If the triskaidekaphobia doesn't get you, what's inside the room certainly will. Mike hears voices and footsteps. He sees faces in the walls and shadows. Also his tape recorder records messages that he never recorded saying that his friends and loved ones will die. The fear leads to intense violence as Mike is desperate to do anything to make the terror go away.

Mike survives his encounter but the true mark of any horror is how it affects the protagonist. Mike is left forever changed by the encounter. He can't sleep without a night light, still hears the voices in his mind, and never turns on the tape recorder for fear of what he might hear.
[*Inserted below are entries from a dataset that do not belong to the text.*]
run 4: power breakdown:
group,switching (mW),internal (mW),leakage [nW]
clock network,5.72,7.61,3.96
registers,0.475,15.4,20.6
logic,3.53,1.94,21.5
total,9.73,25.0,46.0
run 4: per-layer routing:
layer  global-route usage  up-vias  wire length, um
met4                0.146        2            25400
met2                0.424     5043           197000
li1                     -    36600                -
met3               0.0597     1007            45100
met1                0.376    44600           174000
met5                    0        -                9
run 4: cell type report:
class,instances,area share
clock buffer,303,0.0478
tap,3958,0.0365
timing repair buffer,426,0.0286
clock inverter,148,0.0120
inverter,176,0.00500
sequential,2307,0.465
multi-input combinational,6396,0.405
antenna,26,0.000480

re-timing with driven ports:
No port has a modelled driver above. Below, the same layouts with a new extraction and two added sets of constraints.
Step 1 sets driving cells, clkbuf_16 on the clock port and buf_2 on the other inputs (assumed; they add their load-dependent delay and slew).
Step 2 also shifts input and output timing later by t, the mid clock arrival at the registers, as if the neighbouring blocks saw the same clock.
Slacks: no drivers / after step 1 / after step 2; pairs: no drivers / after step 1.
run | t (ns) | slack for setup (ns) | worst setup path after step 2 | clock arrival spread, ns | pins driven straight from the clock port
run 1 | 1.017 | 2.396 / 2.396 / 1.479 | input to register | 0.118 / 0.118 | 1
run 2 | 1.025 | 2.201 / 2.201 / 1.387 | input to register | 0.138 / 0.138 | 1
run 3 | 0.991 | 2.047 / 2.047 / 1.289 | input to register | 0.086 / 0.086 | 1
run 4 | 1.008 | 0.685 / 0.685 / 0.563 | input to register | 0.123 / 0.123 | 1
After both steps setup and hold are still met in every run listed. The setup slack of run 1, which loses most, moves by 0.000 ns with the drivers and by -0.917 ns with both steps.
This design comes from an exercise in tuning for small area on the open sky130 flow, not from production work. RTL that was checked went through simulation tests only; none was proved equivalent to the original.

## umber
==> module blowfish_dec_iter, before the edit <==
module blowfish_dec_iter (
  input  logic         clk,
  input  logic         rst_n,
  input  logic         in_valid,
  output logic         in_ready,
  input  logic [63:0]  ct,
  input  logic [448:0] key,
  output logic         out_valid,
  input  logic         out_ready,
  output logic [63:0]  pt
);
  localparam logic [127:0] SboxMul = {32'h9e3779b1, 32'h85ebca6b, 32'hc2b2ae35, 32'h27d4eb2f};
  localparam logic [127:0] SboxXor = {32'h7f4a7c15, 32'h165667b1, 32'hd3a2646c, 32'hfd7046c5};
  logic [4:0]  ph_q;
  logic [5:0]  k_q;
  logic        out_valid_q;
  logic [63:0] r_q;
  logic [7:0]  acc_q [4];
  logic        c1_q, c2_q;
  logic        swap, act, done, run;
  logic [4:0]  kk;
  logic [4:0]  pidx;       
  logic [3:0]  slot;       
  logic [511:0] src;
  logic        dbit, pbit, mbit, fbit, in31;
  logic        unused_key_msb;
  assign unused_key_msb = key[448];
  assign swap = k_q[5];
  assign act  = !k_q[5];
  assign kk   = k_q[4:0];
  assign done = (ph_q == 5'd18) && (k_q == 6'd63);
  assign run  = rst_n && in_valid && !out_valid_q && !done;
  always_ff @(posedge clk) begin
    if (run) {ph_q, k_q} <= {ph_q, k_q} + 11'd1;
    else     {ph_q, k_q} <= '0;
    out_valid_q <= rst_n && ((done && in_valid) || (out_valid_q && !out_ready));
  end
  assign in_ready  = done;
  assign out_valid = out_valid_q;
  assign pt        = {r_q[31:0], r_q[63:32]};
  always_comb begin
    pidx = (ph_q == 5'd18 && swap) ? 5'd1 : 5'(5'd20 - ph_q);
    case (ph_q)
      5'd0:    slot = 4'd15;                       
      5'd1:    slot = 4'd14;                       
      default: slot = (pidx > 5'd14) ? 4'(5'd28 - pidx) : 4'(5'd13 - (pidx - 5'd1));
    endcase
  end
  assign src = {ct, key[447:0]};
  logic [7:0]  oh1, oh2, oh3;
  logic [63:0] lv1;
  logic [7:0]  lv2;
  assign oh1 = 8'd1 << kk[2:0];
  assign oh2 = 8'd1 << {slot[0], kk[4:3]};
  assign oh3 = 8'd1 << slot[3:1];
  for (genvar m = 0; m < 64; m++) begin : g_lv1
    bf_sel8 u_sel (.d(src[8*m +: 8]), .sel(oh1), .y(lv1[m]));
  end
  for (genvar n = 0; n < 8; n++) begin : g_lv2
    bf_sel8 u_sel (.d(lv1[8*n +: 8]), .sel(oh2), .y(lv2[n]));
  end
  bf_sel8 u_sel3 (.d(lv2), .sel(oh3), .y(dbit));
  assign pbit = blowfish_pkg::P_ARRAY[32*(5'd18 - pidx) + kk];
  always_comb begin
    if (act)                mbit = dbit ^ (pbit && ph_q >= 5'd2);
    else if (ph_q == 5'd18) mbit = dbit ^ pbit;
    else                    mbit = 1'b0;
  end
  logic [3:0]  mul, msk;
  logic [7:0]  add  [4];
  logic [7:0]  acc_d [4];
  logic [8:0]  cy   [4];
  logic [3:0]  s;
  logic        u, w, c1_d, c2_d;
  for (genvar j = 0; j < 4; j++) begin : g_sbox
    assign mul[j] = act && SboxMul[32*(3-j) + kk];
    assign msk[j] = act && SboxXor[32*(3-j) + kk];
    assign add[j] = mul[j] ? r_q[63-8*j -: 8] : 8'd0;
    for (genvar b = 0; b < 8; b++) begin : g_bit
      if (b == 0) begin : g_ha
        assign s[j]      = acc_q[j][0] ^ add[j][0] ^ msk[j];
        assign cy[j][1]  = acc_q[j][0] & add[j][0];
      end else begin : g_fa
        bf_fa u_fa (.a(acc_q[j][b]), .b(add[j][b]), .c(cy[j][b]), .s(acc_d[j][b-1]), .co(cy[j][b+1]));
      end
    end
    assign acc_d[j][7] = cy[j][8];
  end
  bf_fa u_fa1 (.a(s[0]), .b(s[1]), .c(c1_q), .s(u), .co(c1_d));
  assign w = u ^ s[2];
  bf_fa u_fa2 (.a(w), .b(s[3]), .c(c2_q), .s(fbit), .co(c2_d));
  always_ff @(posedge clk) begin
    for (int j = 0; j < 4; j++) acc_q[j] <= acc_d[j];
    c1_q <= c1_d;
    c2_q <= c2_d;
  end
  always_comb begin
    if (swap) in31 = r_q[32] ^ mbit;
    else      in31 = (r_q[0] && ph_q >= 5'd2) ^ (fbit && ph_q >= 5'd3) ^ mbit;
  end
  always_ff @(posedge clk) begin
    if (!out_valid_q) begin
      r_q[31:0] <= {in31, r_q[31:1]};
      if (swap) r_q[63:32] <= {r_q[0], r_q[63:33]};
    end
  end
endmodule
==> flow/config.mk <==
export PLATFORM = sky130hd
export DESIGN_NAME = blowfish_dec_iter
export DESIGN_NICKNAME = blowfish_dec_iter
export VERILOG_FILES = /design/flow/design.v
export SDC_FILE = /design/flow/constraint.sdc
export NUM_CORES = 4
export LEC_CHECK = 0
export CAP_MARGIN = 20
export CORE_AREA = 3 3 202 202
export DIE_AREA = 0 0 205 205
export SLEW_MARGIN = 20
export SYNTH_HIERARCHICAL = 1
==> flow/constraint.sdc <==
create_clock -name core_clock -period 12.5 [get_ports {clk}]
set_input_delay 2.5000 -clock core_clock [delete_from_list [all_inputs] [get_ports {clk}]]
set_output_delay 2.5000 -clock core_clock [all_outputs]
set_load 0.01 [all_outputs]
standard.sh (not shown) runs the stock make flow with config.mk's settings and CLKGATE_MAP_FILE= SYNTH_SCRIPT=/design/flow/synth_recipe.tcl, a recipe that flattens the netlist after the stock synthesis.
==> flow/flow/run.sh <==
#!/bin/bash
# The standard layout (the standard.sh: ORFS synthesis through finish), with every
# input and output port buffered by the smallest buffer, sky130_fd_sc_hd__buf_1.
set -euo pipefail
export BUFFER_PORTS_ARGS="-buffer_cell sky130_fd_sc_hd__buf_1"
bash standard.sh > standard_flow.log 2>&1
diff inputs: umber => ember
diff --git a/flow/design.v b/flow/design.v
--- a/flow/design.v
+++ b/flow/design.v
@@ -129,10 +129,16 @@
     assign msk[j] = act && SboxXor[32*(3-j) + kk];
     assign add[j] = mul[j] ? r_q[63-8*j -: 8] : 8'd0;
+    assign cy[j][0] = 1'b0;
     for (genvar b = 0; b < 8; b++) begin : g_bit
+      logic sum;
       if (b == 0) begin : g_ha
-        assign s[j]      = acc_q[j][0] ^ add[j][0] ^ msk[j];
+        assign sum       = acc_q[j][0] ^ add[j][0];
         assign cy[j][1]  = acc_q[j][0] & add[j][0];
       end else begin : g_fa
-        bf_fa u_fa (.a(acc_q[j][b]), .b(add[j][b]), .c(cy[j][b]), .s(acc_d[j][b-1]), .co(cy[j][b+1]));
+        bf_fa u_fa (.a(acc_q[j][b]), .b(add[j][b]), .c(cy[j][b]), .s(sum), .co(cy[j][b+1]));
+        assign acc_d[j][b-1] = sum;
+      end
+      if (b == 0) begin : g_s
+        assign s[j] = sum ^ msk[j];
       end
     end
[summary]
- ember vs umber, final area went down by 0.84%.
- ember: signed area change from the synthesized netlist to the final layout 0.21 points above umber
- ember finished end to end and its layout was clean on timing, DRC and antenna.
- Compared with umber, in ember global-route wire length before repair down 8.5%; wire length per cell after detailed routing down 10%; die area flat; clock-buffer cell count down 2.
For ember, only the layout was checked, not whether the RTL still works.

==> what the ideal ports hide <==
Ports are ideal in the flow. The routed layouts listed here were re-timed in OpenROAD. Step 1: set_driving_cell puts a clkbuf_16 on clk and a buf_2 on each other input, an assumption about the parent block. Step 2 moves the port delays by t, midway between the first and last clock arrival at a register: inputs arrive t later, outputs are due t later. That takes back most of the time a late clock gives input paths. a / b / c = ideal ports / drivers / drivers and shift; a / b = the first two.
run | shift t [ns] | slack for setup (ns) | worst hold slack (ns) | latest minus earliest clock arrival (ns) | slew at the worst register clock pin (ns)
umber | 0.382 | 5.917 / 5.917 / 5.917 | 0.451 / 0.451 / 0.451 | 0.008 / 0.007 | 0.07 / 0.07
ember | 0.392 | 6.065 / 6.065 / 6.065 | 0.449 / 0.449 / 0.449 | 0.012 / 0.012 | 0.08 / 0.08
After both steps every run listed still meets setup and hold.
5. “The Road Virus Heads North”-

Remember the old story about the woman who loves jigsaw puzzles sees that the puzzle that she is solving reveals a picture of herself being killed by a mad man? This story is an update of that one.

Richard Kinnell, a horror writer (Maybe King is trying to tell us something.), is a collector of bizarre macabre artwork. At a yard sale, he buys a portrait of a tattooed punk-like man with long fangs and a hungry cannibalistic expression riding in a fancy sports car. Despite the warning from friends and his sweet aunt, Richard purchases the painting and mounts it on the wall. He watches in confusion as the expression on the man’s face changes and the background resembles the highway just outside of town.

Tension mounts when the picture shifts to the yard sale and the bloody corpses of the woman that Richard bought the portrait from. He learns on the radio that the woman was graphically murdered. The picture then changes to his aunt's house then his. Richard stares in fear as a car pulls up right outside his house.

Anyone who has sworn they have seen portraits staring at them or pictures change will relate to this frightening tale. It did a number on me. My Mom has a tapestry that is swirls of color around a black center. I swore the oval small center was larger and more circular. After reading this story, I thought that I saw faces in the tapestry. Luckily, it was only my imagination. Or was it?


6. “Riding the Bullet”-

This story is not only well written but is ground breaking for another reason. It was one of the first works that King released first online. When he released the story, over 400,000 copies were downloaded crashing the server. Since then, many of King's other works have been released online revealing that King knows how to adapt and reinvent himself to the modern Reader.

Luckily, this story is worth the publicity. Alan Parker, a university student, learns that his single mother is dying. He decided to hitch a ride to see her.

He accepts a ride from George Straub, a seemingly amiable but creepy man. Straub starts asking Alan weird questions and knows about his personal life.

Alan begins to think that he is riding with the Grim Reaper when Straub asks him who should die, him or his mother. Terrified, Alan makes his decision.

The story doesn't end the way Alan or the Reader expect. But what is truly haunting is neither the experience nor the aftermath. It is how we answered and the emotional repercussions that resonated from our answer.